Colombia atraviesa un periodo de menor inversión en infraestructura que está afectando la conectividad y el desarrollo de las regiones, según un informe de la Dirección Ejecutiva de Investigaciones Económicas de Corficolombiana.
El documento señala que la producción de obras civiles se encuentra 27,8 % por debajo de los niveles de 2019, mientras que la construcción de carreteras y calles registra un rezago del 43,8 % frente a ese mismo año.
El informe atribuye esta situación a factores financieros, institucionales y contractuales que han reducido el ritmo de nuevos proyectos y afectado la confianza de los inversionistas.

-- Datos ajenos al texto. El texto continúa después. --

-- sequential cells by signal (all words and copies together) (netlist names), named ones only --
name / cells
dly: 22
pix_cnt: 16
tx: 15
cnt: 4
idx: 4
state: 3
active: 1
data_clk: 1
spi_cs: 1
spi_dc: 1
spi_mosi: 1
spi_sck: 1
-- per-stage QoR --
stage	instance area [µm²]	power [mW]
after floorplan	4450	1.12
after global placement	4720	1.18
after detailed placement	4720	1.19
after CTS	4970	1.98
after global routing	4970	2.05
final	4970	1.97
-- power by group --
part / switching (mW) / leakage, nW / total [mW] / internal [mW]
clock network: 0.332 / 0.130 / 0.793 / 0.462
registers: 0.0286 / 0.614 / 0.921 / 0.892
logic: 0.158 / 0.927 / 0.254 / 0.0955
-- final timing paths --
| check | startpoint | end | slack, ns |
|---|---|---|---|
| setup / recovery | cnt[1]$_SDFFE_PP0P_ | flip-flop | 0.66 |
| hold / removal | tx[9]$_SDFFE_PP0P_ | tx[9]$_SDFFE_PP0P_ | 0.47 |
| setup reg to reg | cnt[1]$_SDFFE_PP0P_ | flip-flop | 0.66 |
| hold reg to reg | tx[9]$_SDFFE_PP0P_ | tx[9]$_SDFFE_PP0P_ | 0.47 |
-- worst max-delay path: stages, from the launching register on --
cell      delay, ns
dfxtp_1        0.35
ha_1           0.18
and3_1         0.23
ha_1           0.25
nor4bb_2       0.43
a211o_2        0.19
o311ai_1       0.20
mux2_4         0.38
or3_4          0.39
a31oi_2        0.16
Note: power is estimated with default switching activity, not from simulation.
## src/rtl/wb_memtest_master_if.sv

```systemverilog
// wb_memtest_master_if: Wishbone B3 signal bundle between the memory-test master and the interconnect
interface wb_memtest_master_if;
  logic [31:0] adr_o;
  logic [31:0] dat_o;
  logic [3:0]  sel_o;
  logic        we_o;
  logic        cyc_o;
  logic        stb_o;
  logic [2:0]  cti_o;
  logic [1:0]  bte_o;
  logic [31:0] dat_i;
  logic        ack_i;
  logic        err_i;
  logic        rty_i;
  modport master (output adr_o, dat_o, sel_o, we_o, cyc_o, stb_o, cti_o, bte_o, input dat_i, ack_i, err_i, rty_i);
  modport slave (input adr_o, dat_o, sel_o, we_o, cyc_o, stb_o, cti_o, bte_o, output dat_i, ack_i, err_i, rty_i);
endinterface

```

## src/rtl/wb_memtest_master.sv

```systemverilog
// wb_memtest_master: Wishbone B3 master writing an LFSR pattern in bursts, then reading it back and counting mismatches
module wb_memtest_master #(
  parameter int          BURST_LEN = 8,
  parameter logic [31:0] LFSR_SEED = 32'hACE1ACE1
) (
  input  logic                       wb_clk_i,
  input  logic                       wb_rst_n_i,
  input  logic                       start_i,
  input  logic [31:0]                base_adr_i,
  input  logic [23:0]                num_words_i,
  output logic                       busy_o,
  output logic                       done_o,
  output logic                       bus_err_o,
  output logic [15:0]                err_cnt_o,
  output logic [31:0]                first_err_adr_o,
  wb_memtest_master_if.master        wbm
);
  typedef enum logic [2:0] {IDLE, WR_BURST, WR_GAP, RD_BURST, RD_GAP, DONE} state_t;
  state_t      state_q, state_d;
  logic [31:0] adr_q, adr_d, dat_q, dat_d, lfsr_q, lfsr_d, base_q, base_d, first_q, first_d;
  logic [23:0] num_q, num_d, rem_q, rem_d, n_src;
  logic [15:0] err_cnt_q, err_cnt_d;
  logic [4:0]  left_q, left_d, n;
  logic [2:0]  cti_q, cti_d;
  logic        cyc_q, cyc_d, we_q, we_d, busy_q, busy_d, done_q, done_d, bus_err_q, bus_err_d;
  logic [31:0] base_in, lfsr_nx;
  logic        rd_start;
  assign base_in  = base_adr_i & 32'hFFFF_FFFC;
  assign lfsr_nx  = {lfsr_q[30:0], 1'b0} ^ (lfsr_q[31] ? 32'h0040_0007 : 32'h0);
  assign rd_start = state_q == WR_GAP && rem_q == 24'd0;
  // words available for the burst about to start: the request, the whole range again, or what is left
  assign n_src    = state_q == IDLE ? num_words_i : rd_start ? num_q : rem_q;
  assign n        = n_src < 24'(BURST_LEN) ? n_src[4:0] : 5'(BURST_LEN);
  always_comb begin
    state_d   = state_q;
    adr_d     = adr_q;
    dat_d     = dat_q;
    lfsr_d    = lfsr_q;
    base_d    = base_q;
    first_d   = first_q;
    num_d     = num_q;
    rem_d     = rem_q;
    err_cnt_d = err_cnt_q;
    left_d    = left_q;
    cti_d     = cti_q;
    cyc_d     = cyc_q;
    we_d      = we_q;
    busy_d    = busy_q;
    done_d    = 1'b0;
    bus_err_d = bus_err_q;
    case (state_q)
      IDLE: if (start_i) begin
        base_d    = base_in;
        num_d     = num_words_i;
        err_cnt_d = 16'h0;
        first_d   = 32'h0;
        bus_err_d = 1'b0;
        busy_d    = 1'b1;
        lfsr_d    = LFSR_SEED;
        state_d   = num_words_i == 24'd0 ? DONE : WR_BURST;
        if (num_words_i != 24'd0) begin
          cyc_d  = 1'b1;
          we_d   = 1'b1;
          adr_d  = base_in;
          dat_d  = LFSR_SEED;
          rem_d  = num_words_i;
          left_d = n;
          cti_d  = n == 5'd1 ? 3'b000 : 3'b010;
        end
      end
      WR_BURST, RD_BURST: begin
        if (wbm.err_i) begin
          cyc_d     = 1'b0;
          we_d      = 1'b0;
          dat_d     = 32'h0;
          cti_d     = 3'b000;
          bus_err_d = 1'b1;
          state_d   = DONE;
        end else if (wbm.ack_i) begin
          lfsr_d = lfsr_nx;
          adr_d  = adr_q + 32'd4;
          rem_d  = rem_q - 24'd1;
          left_d = left_q - 5'd1;
          cti_d  = left_q == 5'd2 ? 3'b111 : 3'b010;
          dat_d  = we_q ? lfsr_nx : 32'h0;
          if (!we_q && wbm.dat_i != lfsr_q) begin
            err_cnt_d = &err_cnt_q ? err_cnt_q : err_cnt_q + 16'd1;
            first_d   = err_cnt_q == 16'h0 ? adr_q : first_q;
          end
          if (left_q == 5'd1) begin
            cyc_d   = 1'b0;
            we_d    = 1'b0;
            dat_d   = 32'h0;
            cti_d   = 3'b000;
            state_d = we_q ? WR_GAP : RD_GAP;
          end
        end
      end
      WR_GAP: begin
        cyc_d   = 1'b1;
        left_d  = n;
        cti_d   = n == 5'd1 ? 3'b000 : 3'b010;
        we_d    = !rd_start;
        dat_d   = rd_start ? 32'h0 : lfsr_q;
        lfsr_d  = rd_start ? LFSR_SEED : lfsr_q;
        adr_d   = rd_start ? base_q : adr_q;
        rem_d   = rd_start ? num_q : rem_q;
        state_d = rd_start ? RD_BURST : WR_BURST;
      end
      RD_GAP: begin
        cyc_d   = rem_q != 24'd0;
        left_d  = n;
        cti_d   = rem_q == 24'd0 ? 3'b000 : n == 5'd1 ? 3'b000 : 3'b010;
        state_d = rem_q == 24'd0 ? DONE : RD_BURST;
      end
      DONE: begin
        done_d  = 1'b1;
        busy_d  = 1'b0;
        state_d = IDLE;
      end
      default: state_d = IDLE;
    endcase
  end
  always_ff @(posedge wb_clk_i or negedge wb_rst_n_i)
    if (!wb_rst_n_i) begin
      state_q   <= IDLE;
      adr_q     <= 32'h0;
      dat_q     <= 32'h0;
      lfsr_q    <= LFSR_SEED;
      base_q    <= 32'h0;
      first_q   <= 32'h0;
      num_q     <= 24'h0;
      rem_q     <= 24'h0;
      err_cnt_q <= 16'h0;
      left_q    <= 5'h0;
      cti_q     <= 3'b000;
      cyc_q     <= 1'b0;
      we_q      <= 1'b0;
      busy_q    <= 1'b0;
      done_q    <= 1'b0;
      bus_err_q <= 1'b0;
    end else begin
      state_q   <= state_d;
      adr_q     <= adr_d;
      dat_q     <= dat_d;
      lfsr_q    <= lfsr_d;
      base_q    <= base_d;
      first_q   <= first_d;
      num_q     <= num_d;
      rem_q     <= rem_d;
      err_cnt_q <= err_cnt_d;
      left_q    <= left_d;
      cti_q     <= cti_d;
      cyc_q     <= cyc_d;
      we_q      <= we_d;
      busy_q    <= busy_d;
      done_q    <= done_d;
      bus_err_q <= bus_err_d;
    end
  assign busy_o          = busy_q;
  assign done_o          = done_q;
  assign bus_err_o       = bus_err_q;
  assign err_cnt_o       = err_cnt_q;
  assign first_err_adr_o = first_q;
  assign wbm.adr_o       = adr_q;
  assign wbm.dat_o       = dat_q;
  assign wbm.sel_o       = cyc_q ? 4'hF : 4'h0;
  assign wbm.we_o        = we_q;
  assign wbm.cyc_o       = cyc_q;
  assign wbm.stb_o       = cyc_q;
  assign wbm.cti_o       = cti_q;
  assign wbm.bte_o       = 2'b00;
endmodule

```

## src/flat_wrapper.sv

```systemverilog
// flat-port wrapper written by rule: the top's interface ports become plain ports
module wb_memtest_master_flat 
#(
  parameter int          BURST_LEN = 8,
  parameter logic [31:0] LFSR_SEED = 32'hACE1ACE1
)
  (wb_clk_i, wb_rst_n_i, start_i, base_adr_i, num_words_i, busy_o, done_o, bus_err_o, err_cnt_o, first_err_adr_o, wbm_adr_o, wbm_dat_o, wbm_sel_o, wbm_we_o, wbm_cyc_o, wbm_stb_o, wbm_cti_o, wbm_bte_o, wbm_dat_i, wbm_ack_i, wbm_err_i, wbm_rty_i);
  wb_memtest_master_if wbm_i ();
  input  logic wb_clk_i;
  input  logic wb_rst_n_i;
  input  logic start_i;
  input  logic [31:0] base_adr_i;
  input  logic [23:0] num_words_i;
  output logic busy_o;
  output logic done_o;
  output logic bus_err_o;
  output logic [15:0] err_cnt_o;
  output logic [31:0] first_err_adr_o;
  output wire logic [$bits(wbm_i.adr_o)-1:0] wbm_adr_o;
  output wire logic [$bits(wbm_i.dat_o)-1:0] wbm_dat_o;
  output wire logic [$bits(wbm_i.sel_o)-1:0] wbm_sel_o;
  output wire logic [$bits(wbm_i.we_o)-1:0] wbm_we_o;
  output wire logic [$bits(wbm_i.cyc_o)-1:0] wbm_cyc_o;
  output wire logic [$bits(wbm_i.stb_o)-1:0] wbm_stb_o;
  output wire logic [$bits(wbm_i.cti_o)-1:0] wbm_cti_o;
  output wire logic [$bits(wbm_i.bte_o)-1:0] wbm_bte_o;
  input wire logic [$bits(wbm_i.dat_i)-1:0] wbm_dat_i;
  input wire logic [$bits(wbm_i.ack_i)-1:0] wbm_ack_i;
  input wire logic [$bits(wbm_i.err_i)-1:0] wbm_err_i;
  input wire logic [$bits(wbm_i.rty_i)-1:0] wbm_rty_i;
  assign wbm_adr_o = wbm_i.adr_o;
  assign wbm_dat_o = wbm_i.dat_o;
  assign wbm_sel_o = wbm_i.sel_o;
  assign wbm_we_o = wbm_i.we_o;
  assign wbm_cyc_o = wbm_i.cyc_o;
  assign wbm_stb_o = wbm_i.stb_o;
  assign wbm_cti_o = wbm_i.cti_o;
  assign wbm_bte_o = wbm_i.bte_o;
  assign wbm_i.dat_i = wbm_dat_i;
  assign wbm_i.ack_i = wbm_ack_i;
  assign wbm_i.err_i = wbm_err_i;
  assign wbm_i.rty_i = wbm_rty_i;
  wb_memtest_master #(.BURST_LEN(BURST_LEN), .LFSR_SEED(LFSR_SEED)) u_core (.wb_clk_i(wb_clk_i), .wb_rst_n_i(wb_rst_n_i), .start_i(start_i), .base_adr_i(base_adr_i), .num_words_i(num_words_i), .busy_o(busy_o), .done_o(done_o), .bus_err_o(bus_err_o), .err_cnt_o(err_cnt_o), .first_err_adr_o(first_err_adr_o), .wbm(wbm_i));
endmodule
```
### src/rtl/sma_pkg.sv
// sma_pkg: shared types and constants for the sign-magnitude adder arbiter
package sma_pkg;
    typedef enum logic [1:0] {
        ST_IDLE = 2'd0,
        ST_EXEC = 2'd1,
        ST_RESP = 2'd2
    } state_t;
    localparam int DEF_WIDTH = 16;
    localparam int OVF_CNT_W = 16;
endpackage

### src/rtl/sign_magnitude_add.sv
// sign_magnitude_add: combinational sign-magnitude adder
//   i_lhs_sign/i_lhs_magnitude, i_rhs_sign/i_rhs_magnitude : operands
//   o_sign/o_magnitude : result (zero is always positive)
//   o_overflow         : result magnitude needs WIDTH+1 bits
module sign_magnitude_add #(
    parameter int WIDTH = 16
) (
    input  logic             i_lhs_sign,
    input  logic [WIDTH-1:0] i_lhs_magnitude,
    input  logic             i_rhs_sign,
    input  logic [WIDTH-1:0] i_rhs_magnitude,
    output logic             o_sign,
    output logic [WIDTH-1:0] o_magnitude,
    output logic             o_overflow
);
    logic [WIDTH:0]   w_add;
    logic [WIDTH-1:0] w_dif;
    logic             w_l_ge;
    logic             w_same;
    assign w_same = i_lhs_sign == i_rhs_sign;
    assign w_add  = {1'b0, i_lhs_magnitude} + {1'b0, i_rhs_magnitude};
    assign w_l_ge = i_lhs_magnitude >= i_rhs_magnitude;
    assign w_dif  = w_l_ge ? i_lhs_magnitude - i_rhs_magnitude : i_rhs_magnitude - i_lhs_magnitude;
    assign o_magnitude = w_same ? w_add[WIDTH-1:0] : w_dif;
    assign o_overflow  = w_same & w_add[WIDTH];
    // the larger operand sets the sign; equal magnitudes cancel to +0
    assign o_sign = w_same ? (i_lhs_sign & |w_add)
                           : (w_l_ge ? (i_lhs_sign & |w_dif) : i_rhs_sign);
endmodule

### src/rtl/sma_rr_arbiter.sv
// sma_rr_arbiter: combinational round-robin pick
//   i_req : request vector
//   i_ptr : last winner; scan starts at i_ptr+1 and wraps
//   o_gnt : one-hot grant (zero when no request)
//   o_idx : encoded grant index
module sma_rr_arbiter
    import sma_pkg::*;
#(
    parameter  int NUM_REQ = 4,
    localparam int ID_W    = $clog2(NUM_REQ)
) (
    input  logic [NUM_REQ-1:0] i_req,
    input  logic [ID_W-1:0]    i_ptr,
    output logic [NUM_REQ-1:0] o_gnt,
    output logic [ID_W-1:0]    o_idx
);
    logic w_found;
    always_comb begin
        o_gnt   = '0;
        o_idx   = '0;
        w_found = 1'b0;
        for (int i = 1; i <= NUM_REQ; i++) begin
            if (!w_found && i_req[(int'(i_ptr) + i) % NUM_REQ]) begin
                w_found = 1'b1;
                o_gnt[(int'(i_ptr) + i) % NUM_REQ] = 1'b1;
                o_idx = ID_W'((int'(i_ptr) + i) % NUM_REQ);
            end
        end
    end
endmodule

### src/rtl/sma_add_arbiter.sv
// sma_add_arbiter: round-robin shares one sign-magnitude adder among NUM_REQ requesters
//   i_clk, i_rst_n (sync, active-low)
//   i_req_valid/o_req_ready : per-requester handshake, ready one-hot in IDLE
//   i_lhs_*/i_rhs_*         : packed per-requester operands, requester k at [k*WIDTH +: WIDTH]
//   o_rsp_valid/i_rsp_ready : response handshake carrying o_rsp_id, o_sign, o_magnitude, o_overflow
//   SMA_ADD_ARBITER_OVF_CNT_EN adds i_ovf_clr and saturating o_ovf_count of overflowed responses
module sma_add_arbiter
    import sma_pkg::*;
#(
    parameter  int WIDTH   = DEF_WIDTH,
    parameter  int NUM_REQ = 4,
    localparam int ID_W    = $clog2(NUM_REQ)
) (
    input  logic                     i_clk,
    input  logic                     i_rst_n,
    input  logic [NUM_REQ-1:0]       i_req_valid,
    output logic [NUM_REQ-1:0]       o_req_ready,
    input  logic [NUM_REQ-1:0]       i_lhs_sign,
    input  logic [NUM_REQ*WIDTH-1:0] i_lhs_magnitude,
    input  logic [NUM_REQ-1:0]       i_rhs_sign,
    input  logic [NUM_REQ*WIDTH-1:0] i_rhs_magnitude,
    output logic                     o_rsp_valid,
    input  logic                     i_rsp_ready,
    output logic [ID_W-1:0]          o_rsp_id,
    output logic                     o_sign,
    output logic [WIDTH-1:0]         o_magnitude,
`ifdef SMA_ADD_ARBITER_OVF_CNT_EN
    input  logic                     i_ovf_clr,
    output logic [OVF_CNT_W-1:0]     o_ovf_count,
`endif
    output logic                     o_overflow
);
    state_t             r_state;
    state_t             w_next;
    logic [ID_W-1:0]    r_ptr;
    logic [ID_W-1:0]    r_id;
    logic               r_lhs_sign;
    logic [WIDTH-1:0]   r_lhs_mag;
    logic               r_rhs_sign;
    logic [WIDTH-1:0]   r_rhs_mag;
    logic [NUM_REQ-1:0] w_gnt;
    logic [ID_W-1:0]    w_idx;
    logic               w_sum_sign;
    logic [WIDTH-1:0]   w_sum_mag;
    logic               w_sum_ovf;

    sma_rr_arbiter #(.NUM_REQ(NUM_REQ)) u_arb (
        .i_req (i_req_valid),
        .i_ptr (r_ptr),
        .o_gnt (w_gnt),
        .o_idx (w_idx)
    );

    sign_magnitude_add #(.WIDTH(WIDTH)) u_add (
        .i_lhs_sign      (r_lhs_sign),
        .i_lhs_magnitude (r_lhs_mag),
        .i_rhs_sign      (r_rhs_sign),
        .i_rhs_magnitude (r_rhs_mag),
        .o_sign          (w_sum_sign),
        .o_magnitude     (w_sum_mag),
        .o_overflow      (w_sum_ovf)
    );

    // ready is masked during reset so no request is acknowledged at a resetting edge
    always_comb begin
        o_req_ready = (r_state == ST_IDLE && i_rst_n) ? w_gnt : '0;
        o_rsp_valid = r_state == ST_RESP;
        w_next = r_state == ST_IDLE ? (|o_req_ready ? ST_EXEC : ST_IDLE) :
                 r_state == ST_EXEC ? ST_RESP :
                 (r_state == ST_RESP && !i_rsp_ready) ? ST_RESP : ST_IDLE;
    end

    always_ff @(posedge i_clk) begin
        if (!i_rst_n) begin
            r_state     <= ST_IDLE;
            r_ptr       <= ID_W'(NUM_REQ - 1);
            r_id        <= '0;
            r_lhs_sign  <= 1'b0;
            r_lhs_mag   <= '0;
            r_rhs_sign  <= 1'b0;
            r_rhs_mag   <= '0;
            o_rsp_id    <= '0;
            o_sign      <= 1'b0;
            o_magnitude <= '0;
            o_overflow  <= 1'b0;
        end else begin
            r_state <= w_next;
            if (|o_req_ready) begin
                r_ptr      <= w_idx;
                r_id       <= w_idx;
                r_lhs_sign <= i_lhs_sign[w_idx];
                r_lhs_mag  <= i_lhs_magnitude[int'(w_idx)*WIDTH +: WIDTH];
                r_rhs_sign <= i_rhs_sign[w_idx];
                r_rhs_mag  <= i_rhs_magnitude[int'(w_idx)*WIDTH +: WIDTH];
            end
            if (r_state == ST_EXEC) begin
                o_rsp_id    <= r_id;
                o_sign      <= w_sum_sign;
                o_magnitude <= w_sum_mag;
                o_overflow  <= w_sum_ovf;
            end
        end
    end

`ifdef SMA_ADD_ARBITER_OVF_CNT_EN
    logic [OVF_CNT_W-1:0] r_ovf_cnt;
    always_ff @(posedge i_clk) begin
        if (!i_rst_n || i_ovf_clr)
            r_ovf_cnt <= '0;
        else if (o_rsp_valid && i_rsp_ready && o_overflow && r_ovf_cnt != '1)
            r_ovf_cnt <= r_ovf_cnt + 1'b1;
    end
    assign o_ovf_count = r_ovf_cnt;
`endif
endmodule

### config.mk
export PLATFORM = sky130hd
export DESIGN_NAME = sma_add_arbiter
export DESIGN_NICKNAME = d
export VERILOG_FILES = /design/src/rtl/sma_pkg.sv /design/src/rtl/sign_magnitude_add.sv /design/src/rtl/sma_rr_arbiter.sv /design/src/rtl/sma_add_arbiter.sv
export SDC_FILE = /design/constraint.sdc
export NUM_CORES = 1
export LEC_CHECK = 0
export BUFFER_PORTS_ARGS = -buffer_cell sky130_fd_sc_hd__buf_2
export CAP_MARGIN = 20
export CORE_MARGIN = 2
export CORE_UTILIZATION = 59
export CTS_CLUSTER_DIAMETER = 30
export CTS_CLUSTER_SIZE = 8
export DETAILED_ROUTE_END_ITERATION = 7
export PLACE_DENSITY = 0.94
export SLEW_MARGIN = 20
export SYNTH_ARGS = -nofsm -noshare
export SYNTH_HDL_FRONTEND = slang
export SYNTH_SLANG_ARGS = --single-unit
export TNS_END_PERCENT = 20
### constraint.sdc
create_clock -name i_clk -period 9.5 [get_ports i_clk]
set_input_delay 0.475 -clock i_clk [delete_from_list [all_inputs] [get_ports i_clk]]
set_output_delay 0.475 -clock i_clk [all_outputs]
set_load 0.02 [all_outputs]
Word-level counts from Yosys, hierarchy flattened --
Index checks and enable logic that the tools add are counted.
Storage, ports and cells: register bits after elaboration 60, bits of input ports 143, word-level logic and storage cells 108, output and inout bits 25
Cells by class: shift operators 2, bitwise operators 10, reduce and logical (&&, ||, !) cells 21, mux-type cells 44, $lt $le $gt $ge 10, add/sub/neg operators 7, eq/ne operators 3
Operators by type and width (number):
- $shiftx 64x7->16 | 2
- $mux 16 | 2
- $sub 16x16->16 | 2
- $mux 1 | 20
- $mux 4 | 5
- $add 16x16->17 | 1
- $reduce_or 17->1 | 1
- $ge 16x16->1 | 1
- $lt 3x4->1 const B | 4
- $reduce_or 16->1 | 1
- $mux 2 | 7
- $bmux 1 s2 | 6
- $ge 3x1->1 const B | 4
- $or 4x4->4 | 3
- $logic_and 1x1->1 | 9
- $demux 1 s2 | 4
- $reduce_or 2->1 | 4
- $add 2x1->2 const B | 2
- $add 2x2->2 const B | 2
- $and 1x1->1 const A | 4
- $logic_not 1->1 | 4
- $reduce_or 4->1 | 1
- $and 1x1->1 | 3
- $lt 2x3->1 const B | 1
- other kinds (4) | 4

Depth between registers and ports, before layout --
Gate-level depths: netlist of run 1.
depth after elaboration 20, mapped depth 13, gate-level depth less buffers 13

Cells and area by module --
Synthesis of run 1 repeated with hierarchy kept, for this count alone.
Unflattened totals: cell total of the unflattened synthesis 759, area total of the unflattened synthesis 6597.6 µm²
Modules (own cells, without submodules):
- sma_add_arbiter | cells each 310, sequential area each 1201.2 µm², times used 1, area an instance 3338.2 µm²
- sign_magnitude_add | cells each 390, sequential area each 0.0 µm², times used 1, area an instance 2765.2 µm²
- sma_rr_arbiter | cells each 59, sequential area each 0.0 µm², times used 1, area an instance 494.2 µm²

Least setup slack after synthesis of run 1 --
OpenSTA, ideal clock, no wires.
path type reg2reg, start register r_lhs_mag[1], end register o_sign, path slack 6364 ps, library setup time 127 ps, data arrival time 3009 ps, cell stages (with the launch flop) 12, clock period less this slack 3136 ps, data required time 9373 ps, path buffers 0, cell sequence dfxtp_1 > inv_1 > fa_1 > o21bai_1 > a21oi_1 > xor2_1 > or4_1 > or4b_1 > nor4_1 > nand4_1 > a21oi_1 > a21oi_1
On the way: cells in the longest elaborated chain, start to end 6, elaborated cells between the ends (all ways) 11, those cells by class add/sub: 3; order compare: 1; mux: 3; bitwise: 2; reduce/logical: 2
RTL lines:
- from (decl) | line sma_add_arbiter.sv:38 | logic [WIDTH-1:0] r_lhs_mag;
- from (signal assigned) | line sma_add_arbiter.sv:92 | r_lhs_mag <= i_lhs_magnitude[int'(w_idx)*WIDTH +: WIDTH];
- $sub 16x16->16 / $ge 16x16->1 (equally long branches) | line sign_magnitude_add.sv:23, sign_magnitude_add.sv:22
- $mux 16 | line sign_magnitude_add.sv:23 | assign w_dif = w_l_ge ? i_lhs_magnitude - i_rhs_magnitude : i_rhs_magnitude - i_lhs_magnitude;
- $reduce_or 16->1 | line sign_magnitude_add.sv:28 | : (w_l_ge ? (i_lhs_sign & |w_dif) : i_rhs_sign);
- $and 1x1->1 | line sign_magnitude_add.sv:28
- $mux 1 | line sign_magnitude_add.sv:28
- $mux 1 (*) | line sign_magnitude_add.sv:27 | assign o_sign = w_same ? (i_lhs_sign & |w_add)
- to (signal assigned) | line sma_add_arbiter.sv:98 | o_sign <= w_sum_sign;
- to (decl) | line sma_add_arbiter.sv:25 | output logic o_sign,
Mark *: on every way between the ends. The rest lies on a longest branch, timed or not. A chain may end at the register's enable or synchronous reset.

Worst setup path after layout of run 1 --
start register r_ptr[0], end register r_lhs_mag[14]
On the way: cells in the longest elaborated chain, start to end 16, elaborated cells between the ends (all ways) 67, those cells by class add/sub: 4; order compare: 8; shift: 1; mux: 32; bitwise: 7; reduce/logical: 15
RTL lines:
- from (decl) | line sma_add_arbiter.sv:35 | logic [ID_W-1:0] r_ptr;
- from (signal assigned) | line sma_add_arbiter.sv:76 | r_ptr <= ID_W'(NUM_REQ - 1);
- from (signal assigned) | line sma_add_arbiter.sv:89 | r_ptr <= w_idx;
- $add 2x1->2 | line sma_rr_arbiter.sv:23, sma_rr_arbiter.sv:25, sma_rr_arbiter.sv:26
- $reduce_or 2->1 (no line) / $bmux 1 s2 (equally long branches)
- $and 1x1->1 (no line) / $mux 1 (equally long branches)
- $lt 3x4->1 (not written as such) (tied with other cells) | line sma_rr_arbiter.sv:25 | o_gnt[(int'(i_ptr) + i) % NUM_REQ] = 1'b1;
- $logic_and 1x1->1 (not written as such) / $mux 1 (equally long branches) | line sma_rr_arbiter.sv:25, sma_rr_arbiter.sv:23
- $mux 1 (not written as such) / $logic_not 1->1 (equally long branches) | line sma_rr_arbiter.sv:25, sma_rr_arbiter.sv:23
- $demux 1 s2 / $logic_and 1x1->1 (equally long branches)
- $mux 4 / $mux 1 (equally long branches) | line sma_rr_arbiter.sv:23 | if (!w_found && i_req[(int'(i_ptr) + i) % NUM_REQ]) begin
- $or 4x4->4 (no line) / $logic_not 1->1 (equally long branches)
- $mux 4 / $logic_and 1x1->1 (equally long branches) | line sma_rr_arbiter.sv:23
- $or 4x4->4 (no line) / $mux 1 (equally long branches)
- $mux 4 / $logic_not 1->1 (equally long branches) | line sma_rr_arbiter.sv:23
- $or 4x4->4 (no line) / $logic_and 1x1->1 (equally long branches)
- $mux 4 | line sma_rr_arbiter.sv:23
- $mux 4 | line sma_add_arbiter.sv:66 | o_req_ready = (r_state == ST_IDLE && i_rst_n) ? w_gnt : '0;
- $reduce_or 4->1 | line sma_add_arbiter.sv:88 | if (|o_req_ready) begin
Several ways; a longest one is shown, not always the timed one. The select of a mux whose other input is x is not followed.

Uno de los principales desafíos está en la transición entre las concesiones 4G y 5G. Mientras las primeras están llegando a su etapa final, los nuevos proyectos todavía no avanzan a la velocidad necesaria para reemplazar el nivel de inversión alcanzado durante la década anterior.
Entre 2012 y 2019, las obras civiles crecieron en promedio un 6,6 % anual, impulsadas en buena medida por el modelo de concesiones y las Asociaciones Público-Privadas. Sin embargo, para 2023 el sector representaba apenas el 1,1 % del PIB, su nivel más bajo en lo corrido del siglo.
Corficolombiana advierte que el rezago en las carreteras tiene un impacto directo sobre las regiones, especialmente aquellas cuya economía depende del transporte terrestre para conectar productores con mercados.
El reto, según el análisis, será recuperar el ritmo de inversión y acelerar la ejecución de los proyectos de infraestructura para mejorar la competitividad y conectividad del país.